A365670 Number of perfect powers k which are not prime powers, and 1 < k < 10^n.

0, 1, 14, 72, 257, 873, 2838, 9085, 28979, 92145, 292832, 930124, 2953569, 9376798, 29760901, 94434276, 299569798, 950072891, 3012393832, 9549260877, 30264906899, 95902117819, 303839485659, 962486295193, 3048497625289, 9654373954803, 30571355398031, 96797106918709

Offset

1,3

Comments

k is a perfect power (A001597) <=> there exist integers m and b, b > 1, m >= 1, and k = m^b.

k is a prime power (A246655) <=> there exist integers p and b, b >= 1, p is a prime, and k = p^b.

Links

Table of n, a(n) for n=1..28.

Plot2, A267574(n)/A089579(n).

Formula

a(n) = A089579(n) - A267574(n).

a(n) = card({k: 1 < k < 10^n and k in A131605}).

If k = m^b is a term counted by this sequence then base(k) = m is a term of A024619.

Example

There are 14 perfect powers less than 1000 which are not prime powers:
6^2, 10^2, 12^2, 14^2, 6^3, 15^2, 18^2, 20^2, 21^2, 22^2, 24^2, 26^2, 28^2, 30^2.

Prog

(SageMath)
def A365670(n):
    gen = (p for p in srange(2, 10^n)
           if p.is_perfect_power() and not p.is_prime_power())
    return sum(1 for _ in gen)
print([A365670(n) for n in range(1, 7)])
(Python)
from sympy import mobius, integer_nthroot, primepi
def A365670(n): return int(sum(mobius(x)*(1-(a:=integer_nthroot(10**n, x)[0]))-primepi(a) for x in range(2, (10**n).bit_length())))-1 if n>1 else n-1 # Chai Wah Wu, Aug 14 2024

Crossrefs

Cf.
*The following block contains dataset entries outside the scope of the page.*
### src/flat_wrapper.sv
// flat-port wrapper written by rule: the top's interface ports become plain ports
module dual_slot_rr_arbiter_10_flat 
#(
    parameter int MAX_HOLD = 16,
    parameter int HOLD_W   = 5
)
  (clk, rst, bus_req, bus_rel, bus_gnt, bus_gnt_new, bus_revoked, bus_active_cnt, bus_one_or_two);
  dual_slot_rr_arbiter_10_if bus_i ();
  input logic clk;
  input logic rst;
  input wire logic [$bits(bus_i.req)-1:0] bus_req;
  input wire logic [$bits(bus_i.rel)-1:0] bus_rel;
  output wire logic [$bits(bus_i.gnt)-1:0] bus_gnt;
  output wire logic [$bits(bus_i.gnt_new)-1:0] bus_gnt_new;
  output wire logic [$bits(bus_i.revoked)-1:0] bus_revoked;
  output wire logic [$bits(bus_i.active_cnt)-1:0] bus_active_cnt;
  output wire logic [$bits(bus_i.one_or_two)-1:0] bus_one_or_two;
  assign bus_i.req = bus_req;
  assign bus_i.rel = bus_rel;
  assign bus_gnt = bus_i.gnt;
  assign bus_gnt_new = bus_i.gnt_new;
  assign bus_revoked = bus_i.revoked;
  assign bus_active_cnt = bus_i.active_cnt;
  assign bus_one_or_two = bus_i.one_or_two;
  dual_slot_rr_arbiter_10 #(.MAX_HOLD(MAX_HOLD), .HOLD_W(HOLD_W)) u_core (.clk(clk), .rst(rst), .bus(bus_i));
endmodule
A089579, A267574, A131605, A001597, A246655, A024619.

Sequence in context: A205335 A212750 A106845 * A372662 A205328 A328735

Adjacent sequences: A365667 A365668 A365669 * A365671 A365672 A365673

Keyword

nonn

Author

Peter Luschny, Sep 16 2023

Extensions

Data based on A089579 and A267574.

Status

approved